● **EXERCISE BRIEF**
For the records below, print the lines from the line with "- hold slack got worse by 0.0082 ns" through the line with "-- afterwards: timing" exactly as written; include both end lines and exclude the rest.

● **DATA TO EXAMINE**
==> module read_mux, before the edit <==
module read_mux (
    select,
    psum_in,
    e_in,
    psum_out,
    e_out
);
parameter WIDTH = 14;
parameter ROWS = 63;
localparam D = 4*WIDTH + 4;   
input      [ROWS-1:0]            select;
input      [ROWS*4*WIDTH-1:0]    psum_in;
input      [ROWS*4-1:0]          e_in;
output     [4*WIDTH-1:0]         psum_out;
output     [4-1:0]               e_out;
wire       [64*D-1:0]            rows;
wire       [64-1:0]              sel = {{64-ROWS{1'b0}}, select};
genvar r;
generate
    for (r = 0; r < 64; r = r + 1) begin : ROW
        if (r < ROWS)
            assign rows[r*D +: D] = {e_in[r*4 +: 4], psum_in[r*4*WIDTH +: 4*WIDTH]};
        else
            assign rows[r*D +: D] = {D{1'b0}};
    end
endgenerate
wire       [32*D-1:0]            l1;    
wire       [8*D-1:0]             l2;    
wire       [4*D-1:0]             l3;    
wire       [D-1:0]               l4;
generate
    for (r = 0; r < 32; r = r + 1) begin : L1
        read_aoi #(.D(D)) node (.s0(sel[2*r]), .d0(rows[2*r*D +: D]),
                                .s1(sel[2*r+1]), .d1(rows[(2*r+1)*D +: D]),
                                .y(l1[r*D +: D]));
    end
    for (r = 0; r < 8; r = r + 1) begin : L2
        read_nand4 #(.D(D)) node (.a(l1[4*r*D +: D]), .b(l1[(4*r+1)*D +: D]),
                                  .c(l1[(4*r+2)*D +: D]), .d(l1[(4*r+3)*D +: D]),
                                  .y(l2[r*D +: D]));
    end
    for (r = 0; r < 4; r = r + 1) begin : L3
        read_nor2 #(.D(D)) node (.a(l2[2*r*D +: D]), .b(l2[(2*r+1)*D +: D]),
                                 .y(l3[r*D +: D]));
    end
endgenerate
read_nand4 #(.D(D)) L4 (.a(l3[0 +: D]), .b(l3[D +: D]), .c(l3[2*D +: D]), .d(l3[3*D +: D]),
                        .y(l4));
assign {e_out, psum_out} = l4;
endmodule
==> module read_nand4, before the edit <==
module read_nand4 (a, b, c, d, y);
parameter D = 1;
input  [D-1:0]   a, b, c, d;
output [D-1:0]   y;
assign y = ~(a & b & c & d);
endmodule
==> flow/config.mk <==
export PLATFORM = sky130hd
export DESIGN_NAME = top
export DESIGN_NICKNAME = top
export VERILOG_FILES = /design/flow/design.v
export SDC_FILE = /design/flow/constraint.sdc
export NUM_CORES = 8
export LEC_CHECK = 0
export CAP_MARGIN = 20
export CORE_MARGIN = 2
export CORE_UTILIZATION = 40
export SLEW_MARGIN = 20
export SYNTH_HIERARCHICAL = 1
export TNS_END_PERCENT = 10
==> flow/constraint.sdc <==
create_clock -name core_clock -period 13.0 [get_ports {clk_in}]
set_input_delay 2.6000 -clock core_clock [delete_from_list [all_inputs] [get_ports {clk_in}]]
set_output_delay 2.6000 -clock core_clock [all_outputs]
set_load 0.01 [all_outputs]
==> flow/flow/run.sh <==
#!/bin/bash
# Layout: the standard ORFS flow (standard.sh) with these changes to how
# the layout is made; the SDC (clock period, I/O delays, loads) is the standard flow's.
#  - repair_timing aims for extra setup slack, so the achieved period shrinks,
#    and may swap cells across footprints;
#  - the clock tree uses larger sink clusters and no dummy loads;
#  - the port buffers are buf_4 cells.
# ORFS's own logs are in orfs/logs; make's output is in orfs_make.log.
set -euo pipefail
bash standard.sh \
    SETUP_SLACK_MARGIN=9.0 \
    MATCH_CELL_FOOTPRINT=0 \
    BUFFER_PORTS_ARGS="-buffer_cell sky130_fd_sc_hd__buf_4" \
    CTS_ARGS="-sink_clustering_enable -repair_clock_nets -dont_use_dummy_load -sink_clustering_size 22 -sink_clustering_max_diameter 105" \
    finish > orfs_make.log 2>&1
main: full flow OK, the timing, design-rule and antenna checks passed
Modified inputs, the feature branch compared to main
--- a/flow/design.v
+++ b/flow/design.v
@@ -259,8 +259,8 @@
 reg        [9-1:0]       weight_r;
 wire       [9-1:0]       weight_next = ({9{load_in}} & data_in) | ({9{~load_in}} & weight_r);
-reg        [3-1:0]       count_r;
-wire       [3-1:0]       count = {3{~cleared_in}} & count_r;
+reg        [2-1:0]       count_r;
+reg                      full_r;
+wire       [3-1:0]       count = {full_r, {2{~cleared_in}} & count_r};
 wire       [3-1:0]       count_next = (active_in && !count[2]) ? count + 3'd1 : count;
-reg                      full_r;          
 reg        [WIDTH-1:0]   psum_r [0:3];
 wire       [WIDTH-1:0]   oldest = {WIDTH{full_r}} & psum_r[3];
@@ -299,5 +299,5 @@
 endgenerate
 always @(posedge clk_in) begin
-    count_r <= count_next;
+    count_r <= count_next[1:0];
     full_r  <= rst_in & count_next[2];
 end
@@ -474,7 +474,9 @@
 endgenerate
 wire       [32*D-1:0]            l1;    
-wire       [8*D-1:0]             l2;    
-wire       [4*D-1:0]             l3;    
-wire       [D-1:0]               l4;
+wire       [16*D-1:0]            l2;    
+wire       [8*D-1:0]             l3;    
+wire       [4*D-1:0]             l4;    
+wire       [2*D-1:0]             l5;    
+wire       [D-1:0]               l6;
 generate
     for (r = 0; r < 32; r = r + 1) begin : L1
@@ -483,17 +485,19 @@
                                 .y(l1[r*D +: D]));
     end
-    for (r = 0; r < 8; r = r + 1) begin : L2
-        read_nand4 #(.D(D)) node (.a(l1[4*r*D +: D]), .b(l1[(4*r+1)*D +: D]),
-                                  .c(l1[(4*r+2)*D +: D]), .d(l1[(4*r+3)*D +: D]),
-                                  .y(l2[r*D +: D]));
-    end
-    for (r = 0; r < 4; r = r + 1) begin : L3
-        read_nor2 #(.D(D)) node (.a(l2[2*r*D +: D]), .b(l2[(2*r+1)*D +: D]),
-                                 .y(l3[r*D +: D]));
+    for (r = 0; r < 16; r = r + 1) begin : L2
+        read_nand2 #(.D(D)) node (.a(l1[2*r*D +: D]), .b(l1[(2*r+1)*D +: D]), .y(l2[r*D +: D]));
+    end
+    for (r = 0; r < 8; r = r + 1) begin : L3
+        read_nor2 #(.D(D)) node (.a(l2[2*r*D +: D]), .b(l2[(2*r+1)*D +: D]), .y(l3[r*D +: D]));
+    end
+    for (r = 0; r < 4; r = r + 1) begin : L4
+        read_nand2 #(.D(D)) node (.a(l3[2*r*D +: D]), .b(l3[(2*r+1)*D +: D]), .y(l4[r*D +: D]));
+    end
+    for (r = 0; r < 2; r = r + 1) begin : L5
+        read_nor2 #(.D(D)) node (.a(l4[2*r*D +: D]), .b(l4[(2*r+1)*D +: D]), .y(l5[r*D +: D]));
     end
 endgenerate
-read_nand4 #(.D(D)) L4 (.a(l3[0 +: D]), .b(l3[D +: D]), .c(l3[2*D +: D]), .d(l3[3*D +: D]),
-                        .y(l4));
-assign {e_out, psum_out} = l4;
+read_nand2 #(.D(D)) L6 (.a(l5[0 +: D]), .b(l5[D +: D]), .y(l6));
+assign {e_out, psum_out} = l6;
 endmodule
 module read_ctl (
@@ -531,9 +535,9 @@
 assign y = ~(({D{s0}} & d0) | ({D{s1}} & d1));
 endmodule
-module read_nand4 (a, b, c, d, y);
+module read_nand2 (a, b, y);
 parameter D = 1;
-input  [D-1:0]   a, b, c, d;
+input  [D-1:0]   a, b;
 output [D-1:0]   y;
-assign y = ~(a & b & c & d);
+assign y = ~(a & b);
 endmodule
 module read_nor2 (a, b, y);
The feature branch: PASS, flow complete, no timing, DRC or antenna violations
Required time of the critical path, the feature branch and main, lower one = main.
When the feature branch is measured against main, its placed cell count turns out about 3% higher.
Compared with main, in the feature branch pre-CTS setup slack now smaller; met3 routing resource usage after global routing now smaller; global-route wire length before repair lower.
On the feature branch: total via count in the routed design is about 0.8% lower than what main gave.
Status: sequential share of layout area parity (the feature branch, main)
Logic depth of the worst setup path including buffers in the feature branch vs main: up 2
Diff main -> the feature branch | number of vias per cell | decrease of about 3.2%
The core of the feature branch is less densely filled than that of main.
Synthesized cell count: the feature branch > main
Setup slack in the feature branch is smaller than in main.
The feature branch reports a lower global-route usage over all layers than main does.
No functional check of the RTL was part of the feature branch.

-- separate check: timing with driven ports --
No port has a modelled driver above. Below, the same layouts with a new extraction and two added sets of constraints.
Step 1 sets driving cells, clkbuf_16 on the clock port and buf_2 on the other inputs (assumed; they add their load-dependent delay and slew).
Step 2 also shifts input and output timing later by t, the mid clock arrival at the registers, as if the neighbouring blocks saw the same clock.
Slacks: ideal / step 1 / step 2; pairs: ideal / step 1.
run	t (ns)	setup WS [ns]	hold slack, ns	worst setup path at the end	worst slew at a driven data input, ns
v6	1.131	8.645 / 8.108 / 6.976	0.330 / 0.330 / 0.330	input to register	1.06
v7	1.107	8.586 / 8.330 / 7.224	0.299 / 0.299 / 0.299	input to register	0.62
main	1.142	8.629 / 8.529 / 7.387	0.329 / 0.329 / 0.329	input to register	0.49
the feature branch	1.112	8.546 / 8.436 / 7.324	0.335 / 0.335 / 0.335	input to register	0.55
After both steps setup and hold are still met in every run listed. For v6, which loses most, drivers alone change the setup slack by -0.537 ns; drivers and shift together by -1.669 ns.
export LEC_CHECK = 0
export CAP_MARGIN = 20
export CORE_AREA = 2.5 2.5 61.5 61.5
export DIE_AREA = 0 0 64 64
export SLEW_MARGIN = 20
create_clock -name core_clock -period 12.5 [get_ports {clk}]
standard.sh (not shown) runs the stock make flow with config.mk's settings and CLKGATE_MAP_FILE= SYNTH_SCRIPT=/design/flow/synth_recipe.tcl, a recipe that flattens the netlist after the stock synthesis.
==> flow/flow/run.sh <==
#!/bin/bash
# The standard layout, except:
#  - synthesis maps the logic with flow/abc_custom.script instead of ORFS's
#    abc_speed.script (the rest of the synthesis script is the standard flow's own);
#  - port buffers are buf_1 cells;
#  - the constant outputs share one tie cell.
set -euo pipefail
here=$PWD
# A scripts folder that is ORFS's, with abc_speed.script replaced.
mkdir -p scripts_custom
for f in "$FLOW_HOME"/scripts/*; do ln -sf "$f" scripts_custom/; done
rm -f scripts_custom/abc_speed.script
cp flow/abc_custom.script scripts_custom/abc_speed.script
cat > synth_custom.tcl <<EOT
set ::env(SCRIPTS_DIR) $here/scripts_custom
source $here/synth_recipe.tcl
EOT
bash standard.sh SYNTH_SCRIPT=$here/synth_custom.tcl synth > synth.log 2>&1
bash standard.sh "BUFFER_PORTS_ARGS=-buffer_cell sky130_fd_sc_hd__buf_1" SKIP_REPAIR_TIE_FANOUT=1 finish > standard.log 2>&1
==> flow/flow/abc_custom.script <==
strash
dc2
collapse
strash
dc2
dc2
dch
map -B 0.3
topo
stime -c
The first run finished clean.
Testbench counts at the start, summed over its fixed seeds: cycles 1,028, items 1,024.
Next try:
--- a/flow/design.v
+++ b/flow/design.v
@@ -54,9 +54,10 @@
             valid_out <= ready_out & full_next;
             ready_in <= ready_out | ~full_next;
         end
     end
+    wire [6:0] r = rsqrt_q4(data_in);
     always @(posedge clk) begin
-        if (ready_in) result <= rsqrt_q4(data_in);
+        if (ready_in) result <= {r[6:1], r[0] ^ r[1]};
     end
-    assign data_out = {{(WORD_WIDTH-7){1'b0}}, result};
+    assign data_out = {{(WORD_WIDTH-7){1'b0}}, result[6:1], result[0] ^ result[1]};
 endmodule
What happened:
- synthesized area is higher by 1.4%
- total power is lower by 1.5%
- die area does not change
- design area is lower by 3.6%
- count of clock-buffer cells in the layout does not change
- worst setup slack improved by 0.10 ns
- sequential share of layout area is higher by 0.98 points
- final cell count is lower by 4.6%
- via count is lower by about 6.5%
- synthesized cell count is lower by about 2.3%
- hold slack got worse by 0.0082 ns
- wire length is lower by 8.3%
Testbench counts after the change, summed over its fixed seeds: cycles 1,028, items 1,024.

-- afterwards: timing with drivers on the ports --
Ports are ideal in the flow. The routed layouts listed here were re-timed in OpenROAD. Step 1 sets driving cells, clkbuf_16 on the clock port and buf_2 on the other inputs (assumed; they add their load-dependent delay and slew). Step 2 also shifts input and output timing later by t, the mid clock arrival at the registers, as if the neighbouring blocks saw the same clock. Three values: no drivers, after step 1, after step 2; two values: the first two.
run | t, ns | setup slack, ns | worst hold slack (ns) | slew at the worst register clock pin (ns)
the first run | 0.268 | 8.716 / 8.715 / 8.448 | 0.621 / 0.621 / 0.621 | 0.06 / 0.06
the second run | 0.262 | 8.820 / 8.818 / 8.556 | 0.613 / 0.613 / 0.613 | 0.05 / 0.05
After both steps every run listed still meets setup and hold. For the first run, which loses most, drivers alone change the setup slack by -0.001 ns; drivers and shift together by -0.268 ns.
This is an optimization exercise on Yosys and OpenROAD, whose aim is small area, not a production implementation.
RTL that was checked went through simulation tests only; none was proved equivalent to the original.
Power figures rest on the tool's default switching activity, not on a simulated workload.

== v19 ==
Design riscv_core, start of the top module:
module riscv_core (
    input clk,
    input reset,
    output [31:0] imem_addr,
    input  [31:0] imem_rdata,
    output [31:0] dmem_addr,
    output [31:0] dmem_wdata,
    output [1:0]  dmem_size,
    output        dmem_we,
    input  [31:0] dmem_rdata
);
Size: ~2,500 cells after synthesis, ~1,100 flip-flops, ~170 I/O pins, ~32,000 sq um of cells after synthesis.
export LEC_CHECK = 0
export ABC_AREA = 0
export CAP_MARGIN = 20
export CORE_MARGIN = 2
export CORE_UTILIZATION = 55
export CTS_BUF_LIST = sky130_fd_sc_hd__clkbuf_4 sky130_fd_sc_hd__clkbuf_8
export CTS_CLUSTER_DIAMETER = 60
export CTS_CLUSTER_SIZE = 20
export SLEW_MARGIN = 20
export SYNTH_HIERARCHICAL = 1
create_clock -name core_clock -period 18.0 [get_ports {clk}]
standard.sh (not shown) runs the stock make flow with config.mk's settings and CLKGATE_MAP_FILE= SYNTH_SCRIPT=/design/flow/synth_recipe.tcl, a recipe that flattens the netlist after the stock synthesis.
==> flow/flow/run.sh <==
#!/bin/bash
# The standard layout, with plain buf_1 cells as the port buffers.
set -euo pipefail
bash standard.sh "BUFFER_PORTS_ARGS=-buffer_cell sky130_fd_sc_hd__buf_1" finish > standard_flow.log 2>&1
v19 ended with every stage complete and zero timing, DRC or antenna violations.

● **OUTPUT BELOW**
- hold slack got worse by 0.0082 ns
- wire length is lower by 8.3%
Testbench counts after the change, summed over its fixed seeds: cycles 1,028, items 1,024.

-- afterwards: timing with drivers on the ports --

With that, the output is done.